• _WORK TO BE COMPLETED_: Report back every line below that carries the word "cycle".

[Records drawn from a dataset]
• • •
### src/rtl/birthday_seq_pkg.sv
// Shared types and default sizing for the birthday digit sequencer.
package birthday_seq_pkg;

  localparam int unsigned DEF_IDX_W   = 3;
  localparam int unsigned DEF_DIGITS  = 8;
  localparam int unsigned DEF_DWELL_W = 4;

  typedef enum logic [1:0] {
    ST_IDLE   = 2'd0,
    ST_SHOW   = 2'd1,
    ST_FINISH = 2'd2
  } seq_state_e;

endpackage

### src/rtl/birthday_seq_ctrl_if.sv
// Control/ROM-side bundle for birthday_seq_ctrl; master drives commands and ROM data.
interface birthday_seq_ctrl_if
  import birthday_seq_pkg::*;
#(
  parameter int unsigned IDX_W   = DEF_IDX_W,
  parameter int unsigned DWELL_W = DEF_DWELL_W
);

  logic               start;
  logic               stop;
  logic               loop_en;
  logic [DWELL_W-1:0] dwell;
  logic [3:0]         digit_in;
  logic [IDX_W-1:0]   idx;
  logic               idx_valid;
  logic [3:0]         digit_out;
  logic               digit_strobe;
  logic               busy;
  logic               done;

  modport master (
    output start, stop, loop_en, dwell, digit_in,
    input  idx, idx_valid, digit_out, digit_strobe, busy, done
  );

  modport slave (
    input  start, stop, loop_en, dwell, digit_in,
    output idx, idx_valid, digit_out, digit_strobe, busy, done
  );

endinterface

### src/rtl/seq_dwell_timer.sv
// Per-digit dwell counter: counts up while enabled, flags the limit and the first cycle.
module seq_dwell_timer
  import birthday_seq_pkg::*;
#(
  parameter int unsigned W = DEF_DWELL_W
) (
  input  logic         clk,
  input  logic         rst_n,
  input  logic         i_clr,
  input  logic         i_en,
  input  logic [W-1:0] i_limit,
  output logic         o_expire,
  output logic         o_zero
);

  logic [W-1:0] r_cnt;

  always_ff @(posedge clk or negedge rst_n) begin
    if (!rst_n) begin
      r_cnt <= '0;
    end else if (i_clr) begin
      r_cnt <= '0;
    end else if (i_en) begin
      r_cnt <= r_cnt + 1'b1;
    end
  end

  assign o_expire = (r_cnt == i_limit);
  assign o_zero   = (r_cnt == '0);

endmodule

### src/rtl/birthday_seq_ctrl.sv
// Steps the digit ROM index with a programmable dwell, capturing and strobing each digit.
module birthday_seq_ctrl
  import birthday_seq_pkg::*;
#(
  parameter int unsigned IDX_W   = DEF_IDX_W,
  parameter int unsigned DIGITS  = DEF_DIGITS,
  parameter int unsigned DWELL_W = DEF_DWELL_W
) (
  input  logic                CLK,
  input  logic                rst_n,
  birthday_seq_ctrl_if.slave  bus
);

  localparam logic [IDX_W-1:0] LAST_IDX = IDX_W'(DIGITS - 1);

  seq_state_e         r_state, w_state_nxt;
  logic [IDX_W-1:0]   r_idx, w_idx_nxt;
  logic               r_idx_valid, w_idx_valid_nxt;
  logic [3:0]         r_digit, w_digit_nxt;
  logic               r_strobe, w_strobe_nxt;
  logic               r_busy, w_busy_nxt;
  logic               r_done, w_done_nxt;
  logic [DWELL_W-1:0] r_dwell_q, w_dwell_nxt;
  logic               r_loop_q, w_loop_nxt;
  logic               w_t_clr, w_t_en, w_expire, w_zero;

  seq_dwell_timer #(.W(DWELL_W)) u_timer (
    .clk      (CLK),
    .rst_n    (rst_n),
    .i_clr    (w_t_clr),
    .i_en     (w_t_en),
    .i_limit  (r_dwell_q),
    .o_expire (w_expire),
    .o_zero   (w_zero)
  );

  always_comb begin
    w_state_nxt     = r_state;
    w_idx_nxt       = r_idx;
    w_idx_valid_nxt = r_idx_valid;
    w_digit_nxt     = r_digit;
    w_strobe_nxt    = 1'b0;
    w_busy_nxt      = r_busy;
    w_done_nxt      = 1'b0;
    w_dwell_nxt     = r_dwell_q;
    w_loop_nxt      = r_loop_q;
    w_t_clr         = 1'b0;
    w_t_en          = 1'b0;

    unique case (r_state)
      ST_IDLE: begin
        if (bus.start) begin
          w_dwell_nxt     = bus.dwell;
          w_loop_nxt      = bus.loop_en;
          w_idx_nxt       = '0;
          w_idx_valid_nxt = 1'b1;
          w_busy_nxt      = 1'b1;
          w_t_clr         = 1'b1;
          w_state_nxt     = ST_SHOW;
        end
      end

      ST_SHOW: begin
        if (bus.stop) begin
          w_idx_nxt       = '0;
          w_idx_valid_nxt = 1'b0;
          w_busy_nxt      = 1'b0;
          w_t_clr         = 1'b1;
          w_state_nxt     = ST_IDLE;
        end else begin
          // Capture and advance can share an edge when the dwell is a single cycle.
          if (w_zero) begin
            w_digit_nxt  = bus.digit_in;
            w_strobe_nxt = 1'b1;
          end
          if (w_expire) begin
            w_t_clr = 1'b1;
            if (r_idx != LAST_IDX) begin
              w_idx_nxt = r_idx + 1'b1;
            end else if (r_loop_q) begin
              w_idx_nxt = '0;
            end else begin
              w_idx_nxt       = '0;
              w_idx_valid_nxt = 1'b0;
              w_busy_nxt      = 1'b0;
              w_done_nxt      = 1'b1;
              w_state_nxt     = ST_FINISH;
            end
          end else begin
            w_t_en = 1'b1;
          end
        end
      end

      ST_FINISH: begin
        w_idx_nxt       = '0;
        w_idx_valid_nxt = 1'b0;
        w_busy_nxt      = 1'b0;
        w_state_nxt     = ST_IDLE;
      end

      default: begin
        w_idx_nxt       = '0;
        w_idx_valid_nxt = 1'b0;
        w_busy_nxt      = 1'b0;
        w_state_nxt     = ST_IDLE;
      end
    endcase
  end

  always_ff @(posedge CLK or negedge rst_n) begin
    if (!rst_n) begin
      r_state     <= ST_IDLE;
      r_idx       <= '0;
      r_idx_valid <= 1'b0;
      r_digit     <= '0;
      r_strobe    <= 1'b0;
      r_busy      <= 1'b0;
      r_done      <= 1'b0;
      r_dwell_q   <= '0;
      r_loop_q    <= 1'b0;
    end else begin
      r_state     <= w_state_nxt;
      r_idx       <= w_idx_nxt;
      r_idx_valid <= w_idx_valid_nxt;
      r_digit     <= w_digit_nxt;
      r_strobe    <= w_strobe_nxt;
      r_busy      <= w_busy_nxt;
      r_done      <= w_done_nxt;
      r_dwell_q   <= w_dwell_nxt;
      r_loop_q    <= w_loop_nxt;
    end
  end

  assign bus.idx          = r_idx;
  assign bus.idx_valid    = r_idx_valid;
  assign bus.digit_out    = r_digit;
  assign bus.digit_strobe = r_strobe;
  assign bus.busy         = r_busy;
  assign bus.done         = r_done;

endmodule

### src/flat_wrapper.sv
// flat-port wrapper written by rule: the top's interface ports become plain ports
module birthday_seq_ctrl_flat import birthday_seq_pkg::*;
#(
  parameter int unsigned IDX_W   = DEF_IDX_W,
  parameter int unsigned DIGITS  = DEF_DIGITS,
  parameter int unsigned DWELL_W = DEF_DWELL_W
)
  (CLK, rst_n, bus_start, bus_stop, bus_loop_en, bus_dwell, bus_digit_in, bus_idx, bus_idx_valid, bus_digit_out, bus_digit_strobe, bus_busy, bus_done);
  birthday_seq_ctrl_if #(.IDX_W(IDX_W), .DWELL_W(DWELL_W)) bus_i ();
  input  logic CLK;
  input  logic rst_n;
  input wire logic [$bits(bus_i.start)-1:0] bus_start;
  input wire logic [$bits(bus_i.stop)-1:0] bus_stop;
  input wire logic [$bits(bus_i.loop_en)-1:0] bus_loop_en;
  input wire logic [$bits(bus_i.dwell)-1:0] bus_dwell;
  input wire logic [$bits(bus_i.digit_in)-1:0] bus_digit_in;
  output wire logic [$bits(bus_i.idx)-1:0] bus_idx;
  output wire logic [$bits(bus_i.idx_valid)-1:0] bus_idx_valid;
  output wire logic [$bits(bus_i.digit_out)-1:0] bus_digit_out;
  output wire logic [$bits(bus_i.digit_strobe)-1:0] bus_digit_strobe;
  output wire logic [$bits(bus_i.busy)-1:0] bus_busy;
  output wire logic [$bits(bus_i.done)-1:0] bus_done;
  assign bus_i.start = bus_start;
  assign bus_i.stop = bus_stop;
  assign bus_i.loop_en = bus_loop_en;
  assign bus_i.dwell = bus_dwell;
  assign bus_i.digit_in = bus_digit_in;
  assign bus_idx = bus_i.idx;
  assign bus_idx_valid = bus_i.idx_valid;
  assign bus_digit_out = bus_i.digit_out;
  assign bus_digit_strobe = bus_i.digit_strobe;
  assign bus_busy = bus_i.busy;
  assign bus_done = bus_i.done;
  birthday_seq_ctrl #(.IDX_W(IDX_W), .DIGITS(DIGITS), .DWELL_W(DWELL_W)) u_core (.CLK(CLK), .rst_n(rst_n), .bus(bus_i));
endmodule
### config.mk
export PLATFORM = sky130hd
export DESIGN_NAME = birthday_seq_ctrl_flat
export DESIGN_NICKNAME = d
export VERILOG_FILES = /design/src/rtl/birthday_seq_pkg.sv /design/src/rtl/birthday_seq_ctrl_if.sv /design/src/rtl/seq_dwell_timer.sv /design/src/rtl/birthday_seq_ctrl.sv /design/src/flat_wrapper.sv
export SDC_FILE = /design/constraint.sdc
export NUM_CORES = 1
export LEC_CHECK = 0
export CAP_MARGIN = 0
export CORE_ASPECT_RATIO = 0.8
export CORE_MARGIN = 2
export CORE_UTILIZATION = 51
export CTS_CLUSTER_SIZE = 10
export DETAILED_ROUTE_END_ITERATION = 7
export PLACE_DENSITY = 0.82
export SYNTH_ARGS = -nofsm -noshare
export SYNTH_HDL_FRONTEND = slang
export SYNTH_SLANG_ARGS = --single-unit
### constraint.sdc
create_clock -name CLK -period 2.5 [get_ports CLK]
set_input_delay 0.75 -clock CLK [delete_from_list [all_inputs] [get_ports CLK]]
set_output_delay 0.75 -clock CLK [all_outputs]
set_load 0.05 [all_outputs]
==> results.md <==
- Startpoint kind of the worst setup timing path: register
- Proportion of power drawn by flip-flops and latches: 43.6%
- Final-stage net count: 120
- Worst-path fanout max: 4
- Fraction of final layout cells sized beyond drive strength 1: around 16%
- Data required, critical path: 1.75 ns
- Clock buffers created by TritonCTS: 3
- Net count of the mapped netlist: 94
- CP top delay family: buffers and inverters
- Area of the die: 0.00231 mm2
- Via count of the first global-routing pass: 669
- Post-cts gate resize count: 0
- Clock Skews: ~0.0010 ns
- Total of buffers placed on input and output ports: 23
- Final WL: 1710 um
- Standard cell with the maximum stage delay on the critical path: sky130_fd_sc_hd__clkdlybuf4s50_1
- DIE WIDTH: 53.2 um
- Top Ports: 24
- RSZ-0062 raised after global routing: no
- Number of detailed-routing iterations run before antenna repair: 1
- Achievable clock frequency: 0.437 GHz
- Internal cell power: 0.000648 W
- First-iteration detailed-routing DRC count: 0
- Die outline height: 43.4 um
- Number of instances on the worst hold path: 1
- Clock transition time at the flip-flop clock pins of the worst setup and hold paths: 0.11 ns
- Startpoint of the worst hold path: u_core.r_loop_q$_DFFE_PN0P_
- Top cell type by total area after synthesis: sky130_fd_sc_hd__dfrtp_1
- Worst hold path endpoint: u_core.r_loop_q$_DFFE_PN0P_
- Final hold slack: a little over 0.5 ns
- Worst Reg-to-Reg Cells: 4
- Slew Limit Fails: 0
- Clock group share of total power: ~15%
- Kind of end point of the critical path: output pin
- Cells along the critical path: clkdlybuf4s50_1
- VDD IR-drop max: 547 uV
- Num Clock Sinks: 21
- Number of synthesized register bits: 21
- Max-cap violation count: 0
- Total Power Consumption: between 0.001 and 0.0015 W
- Status: finished clean
- Synth Instances: 77
- Drt wl/cell: 13.6 um
- Mean number of vias per cell: between 5 and 6
- Antenna diodes: 0
- Yosys cell types: 25
- GPL Wtd Cong: between 0.6 and 0.7
- Cells taking the most area after synthesis: sky130_fd_sc_hd__dfrtp_1, sky130_fd_sc_hd__mux2_2, sky130_fd_sc_hd__a22o_1, sky130_fd_sc_hd__ha_1, sky130_fd_sc_hd__xor2_1
- Clock buffer depth: 2
- Async S/R FF share, synth: between 90% and 100%
- Average cell area after synthesis: 12.8 um2
- Share of the clock period used by the worst path after layout: between 90% and 100%
- Final-report setup violation count: 0
- Origin of the critical flop-to-flop path: u_core.u_timer.r_cnt[3]$_DFFE_PN0P_
- Clock Tree Root: sky130_fd_sc_hd__clkbuf_4
- Post-synth top flop: sky130_fd_sc_hd__dfrtp_1
- Data arrival at the endpoint of the critical path: approximately 1.5 ns
- Final min period: 2.29 ns
- Clock tree from TritonCTS: yes
- Post-Syn Area: 988 um2
- Total of warnings raised by yosys: 0
- Number of routed nets with antenna violations: 0
- H-tree Lvls: 1
- Switching share of power: 38.4%
- Largest net degree at the start of global routing: 22
- Net Sw Power: 0.000403 W
- Worst r2r dst: u_core.bus.idx[1]$_DFFE_PN0P_
- Hold violation count in the final report: 0
- Hold buffer count at CTS: 0
- First-pass GRT wire length: 2930 um
- Core footprint: 0.00186 mm2
- Relative area change from synthesis to final layout: 28.2%
- Starting Density: between 50% and 60%
- Post-CTS repair timing setup buffer count: 0
- Portion of total power attributed to combinational logic: 41.0%
- Standard-cell row count: 14
- Total overflow reported by the global router: 0
- Sum of negative setup slack: 0 ns
- Slew HR: 65.8%
- Type of the tightest min-delay check: reg -> reg
- Initial antenna violation count: 0
- Worst-Skew Late Latency: about 0.3 ns
- HPWL after detailed placement: between 1000 and 1500 um
- Sequential element share of the synthesized area: 53.2%
- Largest stage delay on the critical path: 0.83 ns
- Via total after detailed routing: 656
- Total routing usage reported by global routing: 18.3%
- Critical path buffer and inverter count: 1
- Share of the synthesized area in the top cell type: 53.2%
- Leak: 0.598 nW
- Post-synth EDFFs: 0
- Number of DRC violations after detailed routing: 0
- Power per Cell Area: 829 mW/mm2
- Transition time at the pin with the least slew margin: approximately 0.5 ns
- Worst setup slack for register-to-register paths: 0.93 ns
- Class of the most critical setup path: reg -> out
power groups by stage:
stage	registers (W)	clock network (W)	logic (W)
after floorplan	0.000603	0	0.000158
after global placement	0.000463	0	0.000427
after detailed placement	0.000466	0	0.000435
after CTS	0.000459	0.000168	0.000436
after global routing	0.000469	0.000179	0.000458
final	0.000458	0.000161	0.000431
cell usage in the layout, fill, tap and decap left out, types with 3 or more instances in the layout:
cell type and instances:
sky130_fd_sc_hd__inv_1 4, sky130_fd_sc_hd__a22o_1 6, sky130_fd_sc_hd__and2b_1 3, sky130_fd_sc_hd__nor2_1 5, sky130_fd_sc_hd__mux2_2 10, sky130_fd_sc_hd__dfrtp_1 21
sky130_fd_sc_hd__clkdlybuf4s50_1 23, sky130_fd_sc_hd__xor2_1 4, sky130_fd_sc_hd__ha_1 4, sky130_fd_sc_hd__clkbuf_4 3
logic make-up after synthesis:
family | synth area share (%)
and+or+nand+nor | 11.4
adders and majority gates | 5.06
xor gates and xnor gates | 3.54
DFF | 53.2
buffers and inverters | 3.04
muxes | 12.4
AOI/OAI and AO/OA | 11.4
worst max-delay path by stage:
stage | startpoint | end | slack, ns | cells after the start
floorplan | u_core.bus.idx_valid$_DFFE_PN0P_ | bus_idx_valid | 0.83 | 1
global placement | bus_stop | u_core.bus.idx[1]$_DFFE_PN0P_ | 0.28 | 5
detailed placement | bus_stop | u_core.bus.idx[1]$_DFFE_PN0P_ | 0.26 | 5
CTS | u_core.bus.idx_valid$_DFFE_PN0P_ | bus_busy | 0.19 | 1
global route | u_core.bus.idx_valid$_DFFE_PN0P_ | bus_busy | 0.16 | 1
finish | u_core.bus.idx_valid$_DFFE_PN0P_ | bus_busy | 0.21 | 1
per-stage QoR:
step           utilization [%]  area [um2]  cells  setup WS (ns)
6_report                  68.3        1270    126          0.213
5_1_grt                   68.3        1270    126          0.158
4_1_cts                   68.3        1270    126          0.188
3_5_place_dp              66.8        1240    122          0.261
3_3_place_gp              66.8        1240    122          0.276
2_1_floorplan                -         988     77          0.833
layout make-up:
| cell class | count | area (um2) |
|---|---|---|
| Sequential cell | 21 | 526 |
| Fill cell | 150 | 589 |
| Inverter | 4 | 15.0 |
| Tap cell | 24 | 30.0 |
| Timing Repair Buffer | 24 | 238 |
| Multi-Input combinational cell | 49 | 433 |
| Clock buffer | 4 | 26.3 |
cells in the mapped netlist, types with 2 or more instances:
master	n
sky130_fd_sc_hd__a22o_1	6
sky130_fd_sc_hd__and2b_1	3
sky130_fd_sc_hd__clkbuf_1	2
sky130_fd_sc_hd__dfrtp_1	21
sky130_fd_sc_hd__ha_1	4
sky130_fd_sc_hd__inv_1	4
sky130_fd_sc_hd__mux2_2	10
sky130_fd_sc_hd__nor2_1	5
sky130_fd_sc_hd__nor3_1	2
sky130_fd_sc_hd__o21bai_1	2
sky130_fd_sc_hd__xor2_1	4
layer usage:
layer	part of all wire (%)	global-route usage, %	wire (um)
met1	46	23.3	789
met2	45	27.9	766
met3	6.2	3.10	106
met4	2.7	13.8	47
met5	0	0	0
flip-flops by register name, indices dropped and copies added, names as in the netlist:
name,count
u_core.bus.digit_out,4
u_core.r_dwell_q,4
u_core.u_timer.r_cnt,4
u_core.bus.idx,3
u_core.r_state,2
u_core.bus.digit_strobe,1
u_core.bus.done,1
u_core.bus.idx_valid,1
u_core.r_loop_q,1
Power figures use the tool's default switching activity.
• • •
• _WRITTEN RESPONSE_:
// Per-digit dwell counter: counts up while enabled, flags the limit and the first cycle.
          // Capture and advance can share an edge when the dwell is a single cycle.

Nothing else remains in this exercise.